Protes pada Jumat dipicu oleh kematian George Floyd, seorang pria kulit hitam yang meninggal setelah dinjak menggunakan lutut oleh seorang polisi kulit putih Minneapolis, Minnesota. Demonstrasi di Washington berubah menjadi kekerasan dan tampaknya mengejutkan petugas, mengutip The Hill, Senin (1/6/2020).
....got too frisky or out of line, they would quickly come down on them, hard - didn’t know what hit them. The front line was replaced with fresh agents, like magic. Big crowd, professionally organized, but nobody came close to breaching the fence. If they had they would....
— Donald J. Trump (@realDonaldTrump) May 30, 2020
Dinas Rahasia menanggapi protes di luar Gedung Putih dengan pernyataan di Twitter, mengatakan bahwa petugas berseragam telah melakukan enam penangkapan.

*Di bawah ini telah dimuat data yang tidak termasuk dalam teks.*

This design comes from an exercise in tuning for small area on the open sky130 flow, not from production work.
RTL that was checked went through simulation tests only; none was proved equivalent to the original.
Only the layout flow was run in run 6; the RTL was not checked for function there.
Power is estimated from default activity; no workload was simulated.

==> flow/design.v <==
module xv11_framer (
    input  wire         clk,
    input  wire         rst,           
    input  wire         variant,       
    input  wire         poll,
    input  wire         in_valid,
    input  wire [7:0]   in_byte,
    input  wire         in_fail,
    output wire         busy,
    output reg          done,
    output reg          failed,
    output reg          wr_valid,
    output reg  [6:0]   wr_group,
    output reg  [127:0] wr_data,
    output reg  [15:0]  speed_raw,
    output reg  [22:0]  speed_sum,
    output reg  [6:0]   good_packets
);
    localparam [1:0] PH_IDLE   = 2'd0,
                     PH_SEARCH = 2'd1,
                     PH_SPEED  = 2'd2,    
                     PH_FILL   = 2'd3;
    reg  [1:0]  phase;
    reg         legacy;
    reg  [4:0]  cnt;
    reg  [10:0] lfsr;
    wire [6:0] grp_in = {in_byte[6] ^ (legacy | !in_byte[5]),
                         in_byte[5] ^ !legacy, in_byte[4:0]};
    assign busy = (phase != PH_IDLE);
    wire take_poll = !busy && poll;
    wire take_fail = busy && in_fail;
    wire take_byte = busy && !in_fail && in_valid;
    wire is_fa  = (in_byte == 8'hFA);
    wire is_idx = (in_byte >= 8'hA0) && (in_byte <= 8'hF9);
    wire in_pkt  = cnt[4] || (cnt[3] && cnt[2]);        
    wire pk_tail = (cnt[4:1] == 4'b1111);               
    wire accept  = (cnt == 5'd31);
    wire idx_last = (wr_group == 7'd89);
    wire at_hdr  = (cnt == 5'd11);
    wire grp_load = take_byte && (legacy ? (phase == PH_SEARCH) : at_hdr);
    wire lg_gend = (cnt[3:0] == 4'd15);
    reg         c8_r;
    wire [16:0] sc;
    wire [15:0] cin = {sc[15:9], c8_r, sc[7:1], 1'b0};
    wire [22:0] sum_next;
    wire [22:16] hi_all;       
    genvar gi;
    generate
        for (gi = 0; gi < 16; gi = gi + 1) begin : g_add
            assign sum_next[gi] = speed_sum[gi] ^ speed_raw[gi] ^ cin[gi];
            assign sc[gi+1] = (speed_sum[gi] & speed_raw[gi]) |
                              (cin[gi] & (speed_sum[gi] ^ speed_raw[gi]));
        end
        for (gi = 16; gi < 23; gi = gi + 1) begin : g_inc
            if (gi == 16) begin : g_first
                assign hi_all[gi] = 1'b1;
            end else begin : g_rest
                assign hi_all[gi] = hi_all[gi-1] & speed_sum[gi-1];
            end
            assign sum_next[gi] = speed_sum[gi] ^ (sc[16] & hi_all[gi]);
        end
    endgenerate
    assign sc[0] = 1'b0;
    always @(posedge clk)
        c8_r <= sc[8];
    reg [7:0] lsync_byte;
    always @(*) begin
        case (cnt[1:0])
            2'd2: lsync_byte = 8'h5A;
            2'd3: lsync_byte = 8'hA5;
            2'd0: lsync_byte = 8'h00;
            default: lsync_byte = 8'hC0;
        endcase
    end
    wire pk_fill = take_byte && phase == PH_FILL && !legacy;
    wire pk_data = pk_fill && in_pkt && !pk_tail && !is_fa;
    wire lg_spd  = take_byte && phase == PH_SPEED;
    wire lg_body = take_byte && phase == PH_FILL && legacy;
    always @(posedge clk) begin
        if (lg_spd || lg_body || pk_data)
            wr_data <= {in_byte, wr_data[127:8]};
        if (lg_spd || pk_data)
            speed_raw <= {wr_data[7:0], speed_raw[15:8]};
    end
    always @(posedge clk)
        wr_valid <= ((lg_spd || lg_body) && lg_gend && (lg_body || cnt[4])) ||
                    (pk_fill && accept && !is_fa);
    always @(posedge clk) begin
        if (rst) begin
            phase  <= PH_IDLE;
            done   <= 1'b0;
            failed <= 1'b0;
        end else if (take_poll) begin
            legacy       <= variant;
            phase        <= PH_SEARCH;
            done         <= 1'b0;
            failed       <= 1'b0;
            cnt          <= 5'd10;
            speed_sum    <= 23'd0;
            good_packets <= 7'd0;
        end else if (take_fail) begin
            phase  <= PH_IDLE;
            failed <= 1'b1;
        end else begin
            if (grp_load)
                wr_group <= grp_in;
            else if (wr_valid && legacy)
                wr_group <= wr_group + 7'd1;
            if (take_byte) begin
                case (phase)
                PH_SEARCH: begin
                    if (legacy) begin
                        if (in_byte == lsync_byte) begin
                            cnt <= cnt + 5'd1;
                            if (cnt[1:0] == 2'd1) begin
                                phase    <= PH_SPEED;
                            end
                        end else begin
                            cnt <= 5'd10;
                        end
                    end else begin
                        if (at_hdr ? (in_byte == 8'hA0) : is_fa) begin
                            cnt <= cnt + 5'd1;
                            if (at_hdr) begin
                                lfsr  <= 11'd0;
                                phase <= PH_FILL;
                            end
                        end else begin
                            cnt <= 5'd10;
                        end
                    end
                end
                PH_SPEED: begin
                    cnt <= cnt + 5'd1;
                    if (cnt == 5'd31)
                        phase <= PH_FILL;
                end
                default: begin    
                    if (legacy) begin
                        cnt <= cnt + 5'd1;
                        if (lg_gend && idx_last) begin
                            phase <= PH_IDLE;
                            done  <= 1'b1;
                        end
                    end else begin
                        lfsr <= {lfsr[9:0], !(lfsr[10] ^ lfsr[8])};
                        if (lfsr == 11'h757) begin
                            phase <= PH_IDLE;
                            done  <= 1'b1;
                        end
                        if (cnt == 5'd10) begin
                            if (is_fa) cnt <= 5'd11;
                        end else if (at_hdr) begin
                            if (is_idx) begin
                                cnt <= 5'd12;
                            end else if (!is_fa) begin
                                cnt <= 5'd10;
                            end
                        end else if (in_pkt) begin
                            if (is_fa) begin
                                cnt <= 5'd11;
                            end else if (accept) begin
                                speed_sum    <= sum_next;
                                good_packets <= good_packets + 7'd1;
                                cnt          <= idx_last ? 5'd0 : 5'd10;
                            end else begin
                                cnt <= cnt + 5'd1;
                            end
                        end
                    end
                end
                endcase
            end
        end
    end
endmodule
What follows belongs to an exercise in optimizing a design on an open flow for small area; a production flow would make more cautious choices.
At most, simulation tests tie the RTL to the original design; equivalence was not proved.
The flow treats the clock pin as an ideal source, which a real chip does not have.
Power and IR drop assume default switching activity.

## run A
// fdc_mapper
module fdc_mapper (
    input             clk,
    input             rst,           
    input             req_valid,
    output            req_ready,
    input      [7:0]  heads,
    input      [15:0] tracks,
    input      [15:0] spt,           
    input      [15:0] first_sector,
    input      [15:0] sector_size,
    input             interleaved,
    input             sides_swapped,
    input             reverse_side0,
    input             reverse_side1,
    input      [7:0]  track,
    input             side,
    input      [7:0]  sector,
    output reg        rsp_valid,
    output     [63:0] offset,
    output     [1:0]  err,           
    output            past_end       
);
Size in the first run: ~410 cells after synthesis, about 150 flip-flops, about 5700 sq um of cells after synthesis.
Settings: LEC_CHECK=0, CAP_MARGIN=20, CORE_MARGIN=2, CORE_UTILIZATION=40, SLEW_MARGIN=20; clock period 25.0 ns.
standard.sh (not shown) runs the stock make flow with config.mk's settings and CLKGATE_MAP_FILE= SYNTH_SCRIPT=/design/flow/synth_recipe.tcl, a recipe that flattens the netlist after the stock synthesis.
==> flow/flow/run.sh <==
#!/bin/bash
# The standard layout, with the smallest plain buffer on the ports and a
# clock tree of small buffers without dummy loads.
set -euo pipefail
export BUFFER_PORTS_ARGS="-buffer_cell sky130_fd_sc_hd__buf_1"
export CTS_ARGS="-sink_clustering_enable -repair_clock_nets -dont_use_dummy_load -root_buf sky130_fd_sc_hd__clkbuf_8 -buf_list sky130_fd_sc_hd__clkbuf_4"
bash standard.sh > standard.log 2>&1
Run A: no failed stages, no open violations at the end
Background: an optimization exercise with open tools, aiming at small area, a short achievable clock period and few clock cycles. Do not read the settings as production practice.
The RTL was checked by simulation tests, not by an equivalence proof against the original design.
Power figures rest on the tool's default switching activity, not on a simulated workload.

## flow/constraint.sdc

```tcl
create_clock -name core_clock -period 14.0 [get_ports {clk}]
set_input_delay 2.8000 -clock core_clock [delete_from_list [all_inputs] [get_ports {clk}]]
set_output_delay 2.8000 -clock core_clock [all_outputs]
set_load 0.01 [all_outputs]
```

## flow/config.mk

```make
export PLATFORM = sky130hd
export DESIGN_NAME = pbe_core
export DESIGN_NICKNAME = pbe_core
export VERILOG_FILES = /design/flow/design.v
export SDC_FILE = /design/flow/constraint.sdc
export NUM_CORES = 4
export LEC_CHECK = 0
export ABC_CLOCK_PERIOD_IN_PS = 6000
export CAP_MARGIN = 20
export CORE_MARGIN = 2
export CORE_UTILIZATION = 40
export PLACE_DENSITY = 0.6
export SETUP_SLACK_MARGIN = 5
export SLEW_MARGIN = 20
```
This is an optimization exercise on Yosys and OpenROAD, whose aim is small area, a short achievable clock period and few clock cycles, not a production implementation.
In this exercise RTL edits were held to simulation tests only and were not proved equivalent to the original.
Power figures rest on the tool's default switching activity, not on a simulated workload.

== job 8185 ==
## fcodec
module fcodec (
    input  wire         clk,
    input  wire         rst,             
    input  wire         cfg_variant_b,   
    input  wire         cfg_deadline,    
    input  wire [3:0]   cfg_retry_limit, 
    input  wire         cfg_rx_verify,
    input  wire         cfg_rx_unstuff,
    input  wire         cfg_b_countbyte, 
    input  wire         cmd_valid,
    output wire         cmd_ready,
    input  wire [7:0]   cmd_op,
    input  wire [2:0]   cmd_name,
    input  wire [7:0]   cmd_dev,
    input  wire [3:0]   cmd_count,
    input  wire [95:0]  cmd_values,      
    output reg          busy,
    output reg          done,
    output reg          err,
    output reg  [3:0]   fault,
    output reg  [1:0]   finfo,
    output reg  [2:0]   rcount,
    output reg          rvalid,
    output wire [101:0] rv,              
    output reg          tx_valid,
    input  wire         tx_ready,
    output reg  [7:0]   tx_data,
    output reg          tx_last,
    input  wire         tx_fail,         
    output reg          rx_req,          
    input  wire         rx_valid,
    input  wire [7:0]   rx_data,
    input  wire         rx_end,          
    input  wire [1:0]   rx_status        
);
Size: about 1300 cells after synthesis, roughly 200 flip-flops, ~270 I/O pins, about 11000 µm² of cells after synthesis.
export LEC_CHECK = 0
export ABC_AREA = 1
export CAP_MARGIN = 50
export CORE_MARGIN = 2
export CORE_UTILIZATION = 45
export CTS_CLUSTER_DIAMETER = 80
export CTS_CLUSTER_SIZE = 25
export PLACE_DENSITY = 0.6
export SETUP_SLACK_MARGIN = 5
export SLEW_MARGIN = 50
create_clock -name core_clock -period 8.0 [get_ports {clk}]
standard.sh (not shown) runs the stock make flow with config.mk's settings and CLKGATE_MAP_FILE= SYNTH_SCRIPT=/design/flow/synth_recipe.tcl, a recipe that flattens the netlist after the stock synthesis.
==> flow/flow/run.sh <==
#!/bin/bash
# Standard ORFS layout (the standard.sh, unchanged synthesis), with two
# changes to how the layout is optimised:
#  - the port buffers inserted at global placement are the plain buffer
#    sky130_fd_sc_hd__buf_1 instead of the default choice;
set -euo pipefail
export BUFFER_PORTS_ARGS="-buffer_cell sky130_fd_sc_hd__buf_1"
bash standard.sh SETUP_SLACK_MARGIN=5.3 finish > standard.log 2>&1
Testbench counts of job 8185, summed over its fixed seeds: cycles 99,641.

"Demonstran berulang kali berusaha untuk merobohkan hambatan keamanan di Pennsylvania Avenue," kata pernyataan itu. "Tidak ada orang yang melewati Pagar Gedung Putih dan tidak ada petugas Dinas Rahasia yang dalam bahaya."
"Secret Service menghormati hak untuk berkumpul, dan kami meminta individu melakukannya dengan damai demi keselamatan semua," pernyataan itu menyimpulkan.